EXERCISE DESCRIPTION -> Transcribe exactly the lines that fall between the one holding "parameter logic [7:0]" and the one holding "logic [15:0] len_q, len_d;", inclusive, from the entries below.
---- TASK INPUTS
--- src/rtl/axi_lite_pkg.sv ---
// Shared AXI4-Lite response codes and the packet reader's state encoding.
package axi_lite_pkg;

   localparam logic [1:0] RESP_OKAY   = 2'b00;
   localparam logic [1:0] RESP_EXOKAY = 2'b01;
   localparam logic [1:0] RESP_SLVERR = 2'b10;
   localparam logic [1:0] RESP_DECERR = 2'b11;

   typedef enum logic [2:0] {
      ST_IDLE,
      ST_POLL_AR,
      ST_POLL_R,
      ST_GAP,
      ST_DATA_AR,
      ST_DATA_R,
      ST_OUT
   } rd_state_t;

   // Anything other than OKAY is treated as a failed read.
   function automatic logic resp_is_err(input logic [1:0] resp);
      return resp != RESP_OKAY;
   endfunction

endpackage

--- src/rtl/axi_lite_pkt_reader.sv ---
// AXI4-Lite read master: polls a packet buffer's status word, then streams the
// pending packet out one word at a time with last/error marking.
//
// state   | meaning
// IDLE    | waiting for enable_i to start a status poll
// POLL_AR | status read address presented
// POLL_R  | waiting for status read data
// GAP     | back-off after an empty or bad poll
// DATA_AR | data word read address presented
// DATA_R  | waiting for data word
// OUT     | data word held on the stream until accepted
module axi_lite_pkt_reader
   import axi_lite_pkg::*;
#(
   parameter logic [31:0] STATUS_ADDR = 32'h0000_0000,
   parameter logic [31:0] DATA_BASE   = 32'h0000_0004,
   parameter logic [15:0] MAX_WORDS   = 16'd384,
   parameter logic [7:0]  POLL_GAP    = 8'd16
) (
   input  logic        ACLK,
   input  logic        ARESETN,
   input  logic        enable_i,
   output logic [31:0] M_AXI_ARADDR,
   output logic        M_AXI_ARVALID,
   input  logic        M_AXI_ARREADY,
   input  logic [31:0] M_AXI_RDATA,
   input  logic [1:0]  M_AXI_RRESP,
   input  logic        M_AXI_RVALID,
   output logic        M_AXI_RREADY,
   output logic [31:0] m_tdata,
   output logic        m_tvalid,
   input  logic        m_tready,
   output logic        m_tlast,
   output logic        m_tuser,
   output logic [15:0] pkt_cnt_o,
   output logic        err_o
);

   rd_state_t   state_q, state_d;
   logic [31:0] araddr_q, araddr_d;
   logic        arvalid_q, arvalid_d;
   logic        rready_q, rready_d;
   logic [31:0] tdata_q, tdata_d;
   logic        tvalid_q, tvalid_d;
   logic        tlast_q, tlast_d;
   logic        tuser_q, tuser_d;
   logic        err_q, err_d;
   logic [15:0] pkt_cnt_q, pkt_cnt_d;
   logic [15:0] len_q, len_d;
   logic [15:0] idx_q, idx_d;
   logic [7:0]  gap_q, gap_d;

   logic        ar_hs, r_hs, t_hs, r_err, len_big, poll_skip;

   assign ar_hs     = arvalid_q & M_AXI_ARREADY;
   assign r_hs      = rready_q & M_AXI_RVALID;
   assign t_hs      = tvalid_q & m_tready;
   assign r_err     = resp_is_err(M_AXI_RRESP);
   assign len_big   = M_AXI_RDATA[15:0] > MAX_WORDS;
   // A poll that yields nothing readable backs off instead of reading data.
   assign poll_skip = r_err | (M_AXI_RDATA[15:0] == 16'd0) | len_big;

   always_ff @(posedge ACLK) begin
      if (!ARESETN) begin
         state_q   <= ST_IDLE;
         araddr_q  <= STATUS_ADDR;
         arvalid_q <= 1'b0;
         rready_q  <= 1'b0;
         tdata_q   <= 32'd0;
         tvalid_q  <= 1'b0;
         tlast_q   <= 1'b0;
         tuser_q   <= 1'b0;
         err_q     <= 1'b0;
         pkt_cnt_q <= 16'd0;
         len_q     <= 16'd0;
         idx_q     <= 16'd0;
         gap_q     <= 8'd0;
      end else begin
         state_q   <= state_d;
         araddr_q  <= araddr_d;
         arvalid_q <= arvalid_d;
         rready_q  <= rready_d;
         tdata_q   <= tdata_d;
         tvalid_q  <= tvalid_d;
         tlast_q   <= tlast_d;
         tuser_q   <= tuser_d;
         err_q     <= err_d;
         pkt_cnt_q <= pkt_cnt_d;
         len_q     <= len_d;
         idx_q     <= idx_d;
         gap_q     <= gap_d;
      end
   end

   always_comb begin
      state_d = state_q;
      unique case (state_q)
         ST_IDLE:    if (enable_i) state_d = ST_POLL_AR;
         ST_POLL_AR: if (ar_hs) state_d = ST_POLL_R;
         ST_POLL_R:  if (r_hs) state_d = poll_skip ? ST_GAP : ST_DATA_AR;
         ST_GAP:     if (gap_q == 8'd0) state_d = ST_IDLE;
         ST_DATA_AR: if (ar_hs) state_d = ST_DATA_R;
         ST_DATA_R:  if (r_hs) state_d = ST_OUT;
         ST_OUT:     if (t_hs) state_d = tlast_q ? ST_IDLE : ST_DATA_AR;
         default:    state_d = ST_IDLE;
      endcase
   end

   always_comb begin
      araddr_d  = araddr_q;
      arvalid_d = arvalid_q;
      rready_d  = rready_q;
      tdata_d   = tdata_q;
      tvalid_d  = tvalid_q;
      tlast_d   = tlast_q;
      tuser_d   = tuser_q;
      err_d     = 1'b0;
      pkt_cnt_d = pkt_cnt_q;
      len_d     = len_q;
      idx_d     = idx_q;
      gap_d     = gap_q;
      unique case (state_q)
         ST_IDLE: begin
            if (enable_i) begin
               araddr_d  = STATUS_ADDR;
               arvalid_d = 1'b1;
            end
         end
         ST_POLL_AR, ST_DATA_AR: begin
            if (ar_hs) begin
               arvalid_d = 1'b0;
               rready_d  = 1'b1;
            end
         end
         ST_POLL_R: begin
            if (r_hs) begin
               rready_d = 1'b0;
               err_d    = r_err | len_big;
               if (poll_skip) begin
                  gap_d = POLL_GAP;
               end else begin
                  len_d     = M_AXI_RDATA[15:0];
                  idx_d     = 16'd0;
                  araddr_d  = DATA_BASE;
                  arvalid_d = 1'b1;
               end
            end
         end
         ST_GAP: begin
            if (gap_q != 8'd0) gap_d = gap_q - 8'd1;
         end
         ST_DATA_R: begin
            if (r_hs) begin
               tdata_d  = M_AXI_RDATA;
               rready_d = 1'b0;
               tvalid_d = 1'b1;
               tlast_d  = (idx_q == len_q - 16'd1) | r_err;
               tuser_d  = r_err;
               err_d    = r_err;
            end
         end
         ST_OUT: begin
            if (t_hs) begin
               tvalid_d = 1'b0;
               tlast_d  = 1'b0;
               tuser_d  = 1'b0;
               if (tlast_q) begin
                  if (!tuser_q) pkt_cnt_d = pkt_cnt_q + 16'd1;
               end else begin
                  idx_d     = idx_q + 16'd1;
                  araddr_d  = araddr_q + 32'd4;
                  arvalid_d = 1'b1;
               end
            end
         end
         default: ;
      endcase
   end

   assign M_AXI_ARADDR  = araddr_q;
   assign M_AXI_ARVALID = arvalid_q;
   assign M_AXI_RREADY  = rready_q;
   assign m_tdata       = tdata_q;
   assign m_tvalid      = tvalid_q;
   assign m_tlast       = tlast_q;
   assign m_tuser       = tuser_q;
   assign pkt_cnt_o     = pkt_cnt_q;
   assign err_o         = err_q;

endmodule

--- config.mk ---
export PLATFORM = sky130hd
export DESIGN_NAME = axi_lite_pkt_reader
export DESIGN_NICKNAME = d
export VERILOG_FILES = /design/src/rtl/axi_lite_pkg.sv /design/src/rtl/axi_lite_pkt_reader.sv
export SDC_FILE = /design/constraint.sdc
export NUM_CORES = 1
export LEC_CHECK = 0
export BUFFER_PORTS_ARGS = -buffer_cell sky130_fd_sc_hd__buf_2
export CAP_MARGIN = 10
export CORE_ASPECT_RATIO = 0.7
export CORE_MARGIN = 2
export CORE_UTILIZATION = 50
export CTS_CLUSTER_DIAMETER = 40
export DETAILED_ROUTE_END_ITERATION = 7
export GPL_TIMING_DRIVEN = 0
export HOLD_SLACK_MARGIN = 0.1
export PLACE_DENSITY = 0.83
export SYNTH_ARGS = -nofsm -noshare
export SYNTH_HDL_FRONTEND = slang
export SYNTH_SLANG_ARGS = --single-unit
--- constraint.sdc ---
create_clock -name ACLK -period 2.15 [get_ports ACLK]
set_input_delay 0.215 -clock ACLK [delete_from_list [all_inputs] [get_ports ACLK]]
set_output_delay 0.215 -clock ACLK [all_outputs]
set_load 0.05 [all_outputs]
==> summary.md <==
| Metric | Value |
|---|---|
| R2R Setup Slk | `3 ps` |
| FILL cells | `950` |
| Initial antenna violation count | `1` |
| Worst R2R Start | `state_q[2]` |
| Setup violations, final | `0` |
| Synth async-reset ratio | `0%` |
| Global route overflow | `0` |
| Largest net degree at the start of global routing | `17` |
| CP Max Fanout | `9` |
| Setup TNS | `0 ps` |
| Final worst setup slack | `3.29 ps` |
| Outcome | `completed` |
| Final WL | `18.4 mm` |
| CP Buf/Inv Count | `1` |
| Worst hold path type | `in2reg` |
| 1st-iter DRT viols | `655` |
| Top cells by count, synth | `dfxtp_1 (127), nand2_1 (108), nor2_1 (62)` |
| Startpoint Class | `flip-flop` |
| GP Congestion | `0.913` |
| Dpl ws | `-616 ps` |
| Row cnt | `34` |
| CP Data Arrival Time | `2490 ps` |
| H-tree depth | `4` |
| CTS Buf Count | `17` |
| CTS root buf | `clkbuf_16` |
| CTS clk-pin slew, worst paths | `60 ps` |
| Fin. max-slew vios | `0` |
| Crit. End Element | `flip-flop` |
| Clock share of power | `45.0%` |
| DRC | `0` |
| Vias/cell | `5.67` |
| Share of layout cells above drive strength 1 | `25.2%` |
| Post-Syn Instances | `751` |
| Critical path class | `reg2reg` |
| Multi-input logic area | `3700 um2` |
| LEAKAGE | `0.00320 uW` |
| Sequential area share after synthesis | `40.7%` |
| Ys Warns | `0` |
| Hpwl dp | `12.1 mm` |
| EDFF count, synth | `0` |
| RSZ-0062 raised after global routing | `true` |
| Int Power | `4170 uW` |
| Vias in the first global route | `5941` |
| CP top delay family | `simple AND/OR/NAND/NOR gates` |
| Worst vdd ir | `627 uV` |
| Top cell type's share of synthesized area | `40.7%` |
| Top-count cell post-synth | `dfxtp_1` |
| Gate power share | `14.2%` |
| FF-to-FF End | `idx_q[13]` |
| Finished layout cell area | `8220 um2` |
| Max transition margin | `61.8%` |
| Worst-case hold slack | `119 ps` |
| Die footprint | `13400 um2` |
| Top_reg_cell synth | `dfxtp_1` |
| Critical Path Max Stage Delay | `480 ps` |
| FF-to-FF path depth | `6` |
| Post-DP Area | `7090 um2` |
| CP Depth | `6` |
| Switching portion of total power | `29.8%` |
| Fmax | `466 MHz` |
| Worst slew pin tran | `574 ps` |
| Overall die width | `138 um` |
| Total iterations of the first detailed-routing run | `6` |
| Yosys reg bits | `127` |
| Synth area leaders | `dfxtp_1 (41%), xnor2_1 (7.0%), nand2_1 (6.5%), a21boi_0 (4.9%), nor2_1 (3.7%)` |
| Vias | `6261` |
| Crit-path slowest cell | `or4_1` |
| Critical path, cell by cell | `and4b_2, o21ai_2, or4_1, buf_2, or3_1, a21oi_1` |
| PortBufs | `123` |
| PD cells | `724 nW/um2` |
| Die Y | `97.6 um` |
| # Max-Cap Violations | `0` |
| Area grow syn2layout | `31.4%` |
| # nets final | `974` |
| Sequential share of power | `40.8%` |
| Syn_area_per_cell | `8.33 um2` |
| Clock Sinks | `127` |
| Crit. Startpoint | `state_q[2]` |
| Tcrit/Tclk final | `99.8%` |
| Initial Utilization | `50.9%` |
| Fin crit period | `2150 ps` |
| GRT Overall Usage | `27.3%` |
| P_sw | `1780 uW` |
| Hold path cells | `3` |
| Register area | `2560 um2` |
| Post-synth cell types | `63` |
| Largest area contributor in the netlist | `dfxtp_1` |
| CTS tree | `built` |
| Clock Skew | `8.56 ps` |
| Synth Cell Area | `6250 um2` |
| Critical Path RT | `2490 ps` |
| Skew-Pair Late Insertion Delay | `420 ps` |
| # IOs | `126` |
| Final Hold Viols | `0` |
| Core area | `12300 um2` |
| Routed Antenna Nets | `0` |
| First-pass GRT wire length | `29.0 mm` |
| Clock Path Buffers | `2` |
| Worst setup path end | `idx_q[13]` |
| Fin util | `66.8%` |
| Wire per inst | `16.6 um` |
-- worst min-delay path by stage --
stage                                from     endpoint  slack (ps)
after detailed placement       m_tdata[0]   m_tdata[0]         450
final                      M_AXI_RDATA[7]   m_tdata[7]         120
after global routing       M_AXI_RDATA[7]   m_tdata[7]         140
after global placement        m_tdata[20]  m_tdata[20]         450
after CTS                  M_AXI_RDATA[7]   m_tdata[7]         110
after floorplan           M_AXI_RDATA[25]  m_tdata[25]         360
-- per-layer routing --
layer,GRT usage (%),wire length [um],vias up
li1,-,-,3003
met1,37.2,8160,2943
met2,41.3,8210,284
met3,8.50,1710,31
met4,8.01,270,0
met5,0,0,-
-- cell type report --
class | instances | area share (%)
tap | 162 | 2.47
multi-input combinational | 572 | 45.1
timing repair buffer | 161 | 11.9
clock inverter | 14 | 1.34
sequential | 127 | 31.2
buffer | 36 | 2.06
clock buffer | 18 | 5.35
antenna | 1 | 0.0305
inverter | 13 | 0.594
-- flip-flops by register name, summed over array words and instances, names as in the netlist --
register and cells:
gap_q 8, m_tuser 1, M_AXI_ARADDR 30, err_o 1, m_tlast 1, m_tdata 32, idx_q 16, M_AXI_RREADY 1
pkt_cnt_o 16, M_AXI_ARVALID 1, state_q 3, len_q 16, m_tvalid 1
-- tightest hold or removal path, delay by kind of cell --
kind / cells / cell delay (ps)
AND/OR/NAND/NOR: 1 / 60
buffers and inverters: 1 / 140
AO/OA/AOI/OAI: 1 / 70
-- cells in the final DEF (no fill, tap or decap), types with 5 or more instances in the layout --
cell type,count
buf_2,131
dfxtp_1,112
nand2_1,106
nor2_1,61
xnor2_1,50
a21boi_0,41
dlygate4sd3_1,31
nand3_1,30
o21ai_0,20
xor2_1,19
nor3_1,18
clkbuf_16,17
clkbuf_1,16
nand4_1,16
a21oi_1,16
and2_1,16
nor4_1,15
dfxtp_2,14
and3_1,14
mux2i_1,14
inv_1,13
nor4_2,13
nor2b_1,12
or3_1,12
buf_4,9
clkbuf_2,7
and4_1,7
a31oi_1,6
nand2b_1,5
ha_1,5
-- metrics by stage --
step | total power [uW] | cells
finish | 5950 | 1104
global route | 6140 | 1104
CTS | 5890 | 1098
detailed placement | 3160 | 1037
global placement | 3150 | 1037
floorplan | 2940 | 752
-- cell families (layout without fill, tap and decap cells) --
family	after synthesis	after routing	share of synthesized area (%)
simple gates	361	361	29.6
xor+xnor	69	69	9.67
flops	127	127	40.7
mux	15	15	2.42
buf+inv	53	242	3.36
fa+ha+maj	6	6	1.20
compound gates	119	119	13.1
other cells	1	3	0.0600
-- timing repair --
item | CTS | global route
hold endpoints to repair | 33 | 0
buffers inserted | 2 | 5
gates resized for setup | 31 | 43
endpoints found under the setup margin | 101 | 88
pin swaps | 2 | 5
hold buffers | 31 | 0
-- power groups by stage --
stage / registers, uW / logic, uW / clock network (uW)
after global placement: 2470 / 677 / 0
after global routing: 2430 / 898 / 2810
final: 2430 / 843 / 2680
after floorplan: 2530 / 415 / 0
after CTS: 2420 / 766 / 2700
after detailed placement: 2470 / 681 / 0
Note: power is estimated with default switching activity, not from simulation.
--------
ANSWER AREA ->
   parameter logic [7:0]  POLL_GAP    = 8'd16
) (
   input  logic        ACLK,
   input  logic        ARESETN,
   input  logic        enable_i,
   output logic [31:0] M_AXI_ARADDR,
   output logic        M_AXI_ARVALID,
   input  logic        M_AXI_ARREADY,
   input  logic [31:0] M_AXI_RDATA,
   input  logic [1:0]  M_AXI_RRESP,
   input  logic        M_AXI_RVALID,
   output logic        M_AXI_RREADY,
   output logic [31:0] m_tdata,
   output logic        m_tvalid,
   input  logic        m_tready,
   output logic        m_tlast,
   output logic        m_tuser,
   output logic [15:0] pkt_cnt_o,
   output logic        err_o
);

   rd_state_t   state_q, state_d;
   logic [31:0] araddr_q, araddr_d;
   logic        arvalid_q, arvalid_d;
   logic        rready_q, rready_d;
   logic [31:0] tdata_q, tdata_d;
   logic        tvalid_q, tvalid_d;
   logic        tlast_q, tlast_d;
   logic        tuser_q, tuser_d;
   logic        err_q, err_d;
   logic [15:0] pkt_cnt_q, pkt_cnt_d;
   logic [15:0] len_q, len_d;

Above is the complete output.